3.
Inspekteur Trapper richtte zijn bureaulamp op de verdachte en bulderde ‘En nou geen geintjes, Schele Jaap, waar is de poet?’
‘Waar zie je me nou voor an, Trappie’, bulderde Schele Jaap terug, ‘wie zegt jou dat ik die kraak gezet heb? Je denkt toch niet dat ik het risiko loop de lik in te draaien, voor één rooie?’ Ai, nu zat Trapper klem. Koortsachtig dacht hij na. Was een rooie 100 of 1000 gulden? Hij had nog steeds moeite met dat soort dingen; hoeveel gram gingen er in een ons, heeft juni 30 of 31 dagen...‘Voor een geeltje vermoord jij je moeder’, probeerde Trapper, terwijl hij wist dat er zweetdruppels op zijn voorhoofd te zien waren.
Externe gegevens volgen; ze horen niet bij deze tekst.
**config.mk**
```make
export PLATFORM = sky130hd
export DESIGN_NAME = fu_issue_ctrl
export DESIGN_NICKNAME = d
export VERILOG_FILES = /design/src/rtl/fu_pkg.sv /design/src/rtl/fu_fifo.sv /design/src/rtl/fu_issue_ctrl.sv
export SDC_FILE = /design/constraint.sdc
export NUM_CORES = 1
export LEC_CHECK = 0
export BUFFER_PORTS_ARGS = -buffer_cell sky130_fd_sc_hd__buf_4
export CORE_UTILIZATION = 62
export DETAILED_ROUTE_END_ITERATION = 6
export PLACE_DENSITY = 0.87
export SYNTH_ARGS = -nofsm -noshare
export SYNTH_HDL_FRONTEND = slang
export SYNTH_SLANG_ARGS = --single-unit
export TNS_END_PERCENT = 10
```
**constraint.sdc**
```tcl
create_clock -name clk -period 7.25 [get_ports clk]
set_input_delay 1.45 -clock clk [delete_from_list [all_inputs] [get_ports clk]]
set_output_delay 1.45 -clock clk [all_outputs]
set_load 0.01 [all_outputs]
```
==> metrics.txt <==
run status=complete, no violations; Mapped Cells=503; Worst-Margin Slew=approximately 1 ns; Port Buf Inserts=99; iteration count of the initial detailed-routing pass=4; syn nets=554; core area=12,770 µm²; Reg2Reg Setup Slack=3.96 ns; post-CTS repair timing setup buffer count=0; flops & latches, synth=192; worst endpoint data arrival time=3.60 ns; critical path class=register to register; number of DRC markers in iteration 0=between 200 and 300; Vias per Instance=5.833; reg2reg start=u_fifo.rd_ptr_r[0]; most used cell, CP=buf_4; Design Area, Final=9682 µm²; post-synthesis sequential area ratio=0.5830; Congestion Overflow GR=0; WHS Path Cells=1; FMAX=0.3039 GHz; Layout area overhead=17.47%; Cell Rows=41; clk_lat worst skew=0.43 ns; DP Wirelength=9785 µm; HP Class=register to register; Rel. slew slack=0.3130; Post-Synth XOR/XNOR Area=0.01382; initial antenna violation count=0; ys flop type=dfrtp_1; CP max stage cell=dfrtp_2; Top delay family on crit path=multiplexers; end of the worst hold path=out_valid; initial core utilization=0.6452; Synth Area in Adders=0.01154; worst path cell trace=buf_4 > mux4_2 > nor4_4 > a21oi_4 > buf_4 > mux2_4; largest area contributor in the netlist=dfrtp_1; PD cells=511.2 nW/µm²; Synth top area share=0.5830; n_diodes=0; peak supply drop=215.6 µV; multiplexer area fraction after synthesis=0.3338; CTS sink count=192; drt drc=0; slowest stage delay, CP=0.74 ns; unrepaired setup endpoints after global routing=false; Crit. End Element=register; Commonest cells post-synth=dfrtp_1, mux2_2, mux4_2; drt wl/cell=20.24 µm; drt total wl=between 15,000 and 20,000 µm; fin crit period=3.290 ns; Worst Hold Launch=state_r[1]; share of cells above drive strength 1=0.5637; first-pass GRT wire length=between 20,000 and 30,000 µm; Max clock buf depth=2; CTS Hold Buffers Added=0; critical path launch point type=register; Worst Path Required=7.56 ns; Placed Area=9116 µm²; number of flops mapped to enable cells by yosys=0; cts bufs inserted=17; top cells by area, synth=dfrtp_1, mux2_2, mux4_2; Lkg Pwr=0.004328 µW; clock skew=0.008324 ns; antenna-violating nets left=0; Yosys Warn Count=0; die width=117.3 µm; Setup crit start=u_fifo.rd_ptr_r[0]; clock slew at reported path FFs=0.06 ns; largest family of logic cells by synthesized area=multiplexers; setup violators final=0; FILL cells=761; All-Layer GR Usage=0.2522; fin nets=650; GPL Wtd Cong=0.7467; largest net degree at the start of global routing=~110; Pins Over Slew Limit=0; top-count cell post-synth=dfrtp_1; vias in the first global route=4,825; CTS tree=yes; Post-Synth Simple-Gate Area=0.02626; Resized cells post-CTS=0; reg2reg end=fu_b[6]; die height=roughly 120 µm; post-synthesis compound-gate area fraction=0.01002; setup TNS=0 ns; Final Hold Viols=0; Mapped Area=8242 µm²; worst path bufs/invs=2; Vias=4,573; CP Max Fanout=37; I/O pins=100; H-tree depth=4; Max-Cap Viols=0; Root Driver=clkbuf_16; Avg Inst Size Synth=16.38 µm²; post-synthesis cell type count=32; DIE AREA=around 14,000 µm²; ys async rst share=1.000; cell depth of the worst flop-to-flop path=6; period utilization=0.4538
File: src/rtl/uart_7seg_multi_if.sv
// Bundle of the UART input and the display / receive-status outputs of
// uart_7seg_multi. The master side is the display block itself.
interface uart_7seg_multi_if #(
  parameter int DATA_BITS  = 8,
  parameter int NUM_DIGITS = 4
);
  logic                  uart_rx;
  logic [6:0]            seg;
  logic [NUM_DIGITS-1:0] digit_en;
  logic [DATA_BITS-1:0]  rx_data;
  logic                  byte_valid;
  logic                  frame_err;
  logic                  parity_err;

  modport master (
    input  uart_rx,
    output seg, digit_en, rx_data, byte_valid, frame_err, parity_err
  );

  modport slave (
    output uart_rx,
    input  seg, digit_en, rx_data, byte_valid, frame_err, parity_err
  );
endinterface
File: config.mk
export PLATFORM = sky130hd
export DESIGN_NAME = stream_maxpool
export DESIGN_NICKNAME = d
export VERILOG_FILES = /design/src/rtl/pool_pkg.sv /design/src/rtl/stream_maxpool.sv
export SDC_FILE = /design/constraint.sdc
export NUM_CORES = 1
export LEC_CHECK = 0
export ABC_CLOCK_PERIOD_IN_PS = 2300
export BUFFER_PORTS_ARGS = -buffer_cell sky130_fd_sc_hd__clkbuf_2
export CAP_MARGIN = 10
export CORE_UTILIZATION = 35
export CTS_CLUSTER_SIZE = 24
export DETAILED_ROUTE_END_ITERATION = 10
export PLACE_DENSITY_LB_ADDON = 0.08
export SYNTH_ARGS = -nofsm -noshare
export SYNTH_HDL_FRONTEND = slang
export SYNTH_SLANG_ARGS = --single-unit
File: constraint.sdc
create_clock -name clk -period 2.3 [get_ports clk]
set_input_delay 0.23 -clock clk [delete_from_list [all_inputs] [get_ports clk]]
set_output_delay 0.23 -clock clk [all_outputs]
set_load 0.03 [all_outputs]
File: src/rtl/pool_pkg.sv
// pool_pkg: shared helpers for the pooling stages.
//   pool_fn#(W)::smax(a, b) - signed maximum of two W-bit two's complement values
//   outlen(len, k)          - number of pooled outputs for a frame of len samples
//                             with non-overlapping windows of k (last window may be partial)
package pool_pkg;

  // Wrapped in a parameterized class so the same max helper can be reused at
  // any sample width by later pooling variants.
  virtual class pool_fn #(parameter int W = 8);
    static function logic signed [W-1:0] smax(input logic signed [W-1:0] a,
                                              input logic signed [W-1:0] b);
      return (a > b) ? a : b;
    endfunction
  endclass

  function automatic int outlen(input int len, input int k);
    return (len + k - 1) / k;
  endfunction

endpackage
[src/rtl/calc_iter_muldiv.sv]
// calc_iter_muldiv: shared W-cycle engine, shift-add multiply (mode=0) or restoring divide (mode=1).
// Operands load on start; fin pulses one cycle after the last iteration.
module calc_iter_muldiv #(parameter int W = 4) (
  input  logic         clk,
  input  logic         rst,
  input  logic         start,
  input  logic         mode,
  input  logic [W-1:0] a,
  input  logic [W-1:0] b,
  output logic [W-1:0] hi,
  output logic [W-1:0] lo,
  output logic         fin
);
  localparam int CW = $clog2(W + 1);
  logic [W-1:0] m, nh, nl;
  logic [CW-1:0] cnt;
  logic md, run;
  logic [W:0] s, t, d;
  // Remainder stays below the divisor, so d[W] is a clean borrow flag.
  always_comb begin
    s  = {1'b0, hi} + (lo[0] ? {1'b0, m} : '0);
    t  = {hi, lo[W-1]};
    d  = t - {1'b0, m};
    nh = md ? (d[W] ? t[W-1:0] : d[W-1:0]) : s[W:1];
    nl = md ? {lo[W-2:0], ~d[W]} : {s[0], lo[W-1:1]};
  end
  always_ff @(posedge clk or negedge rst)
    if (!rst) begin
      hi <= '0; lo <= '0; m <= '0; md <= 1'b0; run <= 1'b0; cnt <= '0; fin <= 1'b0;
    end else begin
      fin <= 1'b0;
      if (start) begin
        hi <= '0; lo <= mode ? a : b; m <= mode ? b : a; md <= mode; run <= 1'b1; cnt <= CW'(W - 1);
      end else if (run) begin
        hi <= nh; lo <= nl; cnt <= cnt - 1'b1;
        if (cnt == '0) begin run <= 1'b0; fin <= 1'b1; end
      end
    end
endmodule
===== config.mk =====
export PLATFORM = sky130hd
export DESIGN_NAME = lsu_mem_ctrl
export DESIGN_NICKNAME = d
export VERILOG_FILES = /design/src/rtl/lsu_pkg.sv /design/src/rtl/lsu_load_align.sv /design/src/rtl/lsu_mem_ctrl.sv
export SDC_FILE = /design/constraint.sdc
export NUM_CORES = 1
export LEC_CHECK = 0
export CAP_MARGIN = 30
export CORE_ASPECT_RATIO = 1.5
export CORE_MARGIN = 10
export CORE_UTILIZATION = 51
export DETAILED_ROUTE_END_ITERATION = 16
export PLACE_DENSITY = 0.95
export SLEW_MARGIN = 25
export SYNTH_ARGS = -nofsm -noshare
export SYNTH_HDL_FRONTEND = slang
export SYNTH_HIERARCHICAL = 1
export SYNTH_SLANG_ARGS = --single-unit

===== constraint.sdc =====
create_clock -name clk -period 5.25 [get_ports clk]
set_input_delay 1.575 -clock clk [delete_from_list [all_inputs] [get_ports clk]]
set_output_delay 1.575 -clock clk [all_outputs]
set_load 0.01 [all_outputs]
<file path="src/rtl/uart_pkg.sv">
// Shared UART definitions: FSM state encoding and legal parameter ranges.
// Used by the transmitter and intended for the matching receiver.
package uart_pkg;

    typedef enum logic [2:0] {
        ST_IDLE   = 3'd0,
        ST_START  = 3'd1,
        ST_DATA   = 3'd2,
        ST_PARITY = 3'd3,
        ST_STOP   = 3'd4
    } uart_state_e;

    localparam int DATA_BITS_MIN = 5;
    localparam int DATA_BITS_MAX = 9;
    localparam int STOP_BITS_MIN = 1;
    localparam int STOP_BITS_MAX = 2;

endpackage

</file>
<file path="src/rtl/uart_baud_tick.sv">
// Bit-time down-counter: reloads CLKS_PER_BIT-1 on request or after reaching 0,
// and flags the final cycle of each bit with a one-cycle tick.
module uart_baud_tick #(
    parameter int CLKS_PER_BIT = 104
) (
    input  logic clk,
    input  logic rst,
    input  logic reload,
    output logic tick
);

    localparam int CNT_W = (CLKS_PER_BIT > 1) ? $clog2(CLKS_PER_BIT) : 1;
    localparam logic [CNT_W-1:0] RELOAD_VAL = CNT_W'(CLKS_PER_BIT - 1);

    logic [CNT_W-1:0] count_reg;

    always_ff @(posedge clk) begin
        if (rst) begin
            count_reg <= '0;
        end else if (reload || (count_reg == '0)) begin
            count_reg <= RELOAD_VAL;
        end else begin
            count_reg <= count_reg - 1'b1;
        end
    end

    assign tick = (count_reg == '0);

endmodule

</file>
<file path="src/rtl/uart_tx_cfg.sv">
// Parametrised UART transmitter (start, DATA_BITS LSB first, optional parity, stop bits).
// Define UART_TX_PARITY_EN to insert a parity bit after the data bits.
module uart_tx_cfg
    import uart_pkg::*;
#(
    parameter int CLKS_PER_BIT = 104,
    parameter int DATA_BITS    = 8,
    parameter int STOP_BITS    = 1,
    parameter int PARITY_ODD   = 0
) (
    input  logic                 clk,
    input  logic                 rst,
    input  logic [DATA_BITS-1:0] tx_data,
    input  logic                 tx_valid,
    output logic                 tx_ready,
    output logic                 tx,
    output logic                 tx_busy,
    output logic                 tx_done
);

    if (DATA_BITS < DATA_BITS_MIN || DATA_BITS > DATA_BITS_MAX) begin : g_bad_data_bits
        $error("uart_tx_cfg: DATA_BITS must be in 5..9");
    end
    if (STOP_BITS < STOP_BITS_MIN || STOP_BITS > STOP_BITS_MAX) begin : g_bad_stop_bits
        $error("uart_tx_cfg: STOP_BITS must be 1 or 2");
    end
    if (CLKS_PER_BIT < 2) begin : g_bad_clks
        $error("uart_tx_cfg: CLKS_PER_BIT must be at least 2");
    end
    if (PARITY_ODD != 0 && PARITY_ODD != 1) begin : g_bad_parity
        $error("uart_tx_cfg: PARITY_ODD must be 0 or 1");
    end

    localparam int BIT_W = $clog2(DATA_BITS);
    localparam logic [BIT_W-1:0] LAST_BIT = BIT_W'(DATA_BITS - 1);
    localparam logic LAST_STOP = 1'(STOP_BITS - 1);

    uart_state_e          state_reg, state_next;
    logic [DATA_BITS-1:0] shift_reg, shift_next;
    logic [BIT_W-1:0]     bit_cnt_reg, bit_cnt_next;
    logic                 stop_cnt_reg, stop_cnt_next;
    logic                 tx_reg, tx_next;
    logic                 done_reg, done_next;
    logic                 reload;
    logic                 tick;
`ifdef UART_TX_PARITY_EN
    logic                 parity_reg, parity_next;
`endif

    uart_baud_tick #(
        .CLKS_PER_BIT(CLKS_PER_BIT)
    ) u_baud (
        .clk   (clk),
        .rst   (rst),
        .reload(reload),
        .tick  (tick)
    );

    always_ff @(posedge clk) begin
        if (rst) begin
            state_reg    <= ST_IDLE;
            shift_reg    <= '0;
            bit_cnt_reg  <= '0;
            stop_cnt_reg <= 1'b0;
            tx_reg       <= 1'b1;
            done_reg     <= 1'b0;
`ifdef UART_TX_PARITY_EN
            parity_reg   <= 1'b0;
`endif
        end else begin
            state_reg    <= state_next;
            shift_reg    <= shift_next;
            bit_cnt_reg  <= bit_cnt_next;
            stop_cnt_reg <= stop_cnt_next;
            tx_reg       <= tx_next;
            done_reg     <= done_next;
`ifdef UART_TX_PARITY_EN
            parity_reg   <= parity_next;
`endif
        end
    end

    // tx is registered, so each branch sets tx_next to the level of the state being entered.
    always_comb begin
        state_next    = state_reg;
        shift_next    = shift_reg;
        bit_cnt_next  = bit_cnt_reg;
        stop_cnt_next = stop_cnt_reg;
        tx_next       = tx_reg;
        done_next     = 1'b0;
        reload        = 1'b0;
`ifdef UART_TX_PARITY_EN
        parity_next   = parity_reg;
`endif
        case (state_reg)
            ST_IDLE: begin
                tx_next = 1'b1;
                if (tx_valid) begin
                    state_next    = ST_START;
                    shift_next    = tx_data;
                    bit_cnt_next  = '0;
                    stop_cnt_next = 1'b0;
                    tx_next       = 1'b0;
                    reload        = 1'b1;
`ifdef UART_TX_PARITY_EN
                    parity_next   = (^tx_data) ^ PARITY_ODD[0];
`endif
                end
            end
            ST_START: begin
                if (tick) begin
                    state_next = ST_DATA;
                    tx_next    = shift_reg[0];
                end
            end
            ST_DATA: begin
                if (tick) begin
                    if (bit_cnt_reg == LAST_BIT) begin
`ifdef UART_TX_PARITY_EN
                        state_next = ST_PARITY;
                        tx_next    = parity_reg;
`else
                        state_next = ST_STOP;
                        tx_next    = 1'b1;
`endif
                    end else begin
                        bit_cnt_next = bit_cnt_reg + 1'b1;
                        shift_next   = shift_reg >> 1;
                        tx_next      = shift_reg[1];
                    end
                end
            end
            ST_PARITY: begin
                if (tick) begin
                    state_next = ST_STOP;
                    tx_next    = 1'b1;
                end
            end
            ST_STOP: begin
                if (tick) begin
                    if (stop_cnt_reg == LAST_STOP) begin
                        state_next = ST_IDLE;
                        done_next  = 1'b1;
                    end else begin
                        stop_cnt_next = stop_cnt_reg + 1'b1;
                    end
                end
            end
            default: begin
                state_next = ST_IDLE;
                tx_next    = 1'b1;
            end
        endcase
    end

    assign tx       = tx_reg;
    assign tx_done  = done_reg;
    assign tx_ready = (state_reg == ST_IDLE);
    assign tx_busy  = ~tx_ready;

endmodule

</file>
‘Ha! Voor een joetje zeker’, schamperde Schele Jaap. Nu dreigde Trapper zijn gezicht te verliezen. Wat was een joetje? Een kwartje was een heitje, dat stond voor hem vast.
‘Okay, maak maar dat je wegkomt’, redde Trapper zich. Hij trok een 25-guldenbiljet uit zijn portefeuille, want dat wist hij zeker.
‘Hier heb je een knaak. Ga maar een kop koffie drinken, voor de schrik.’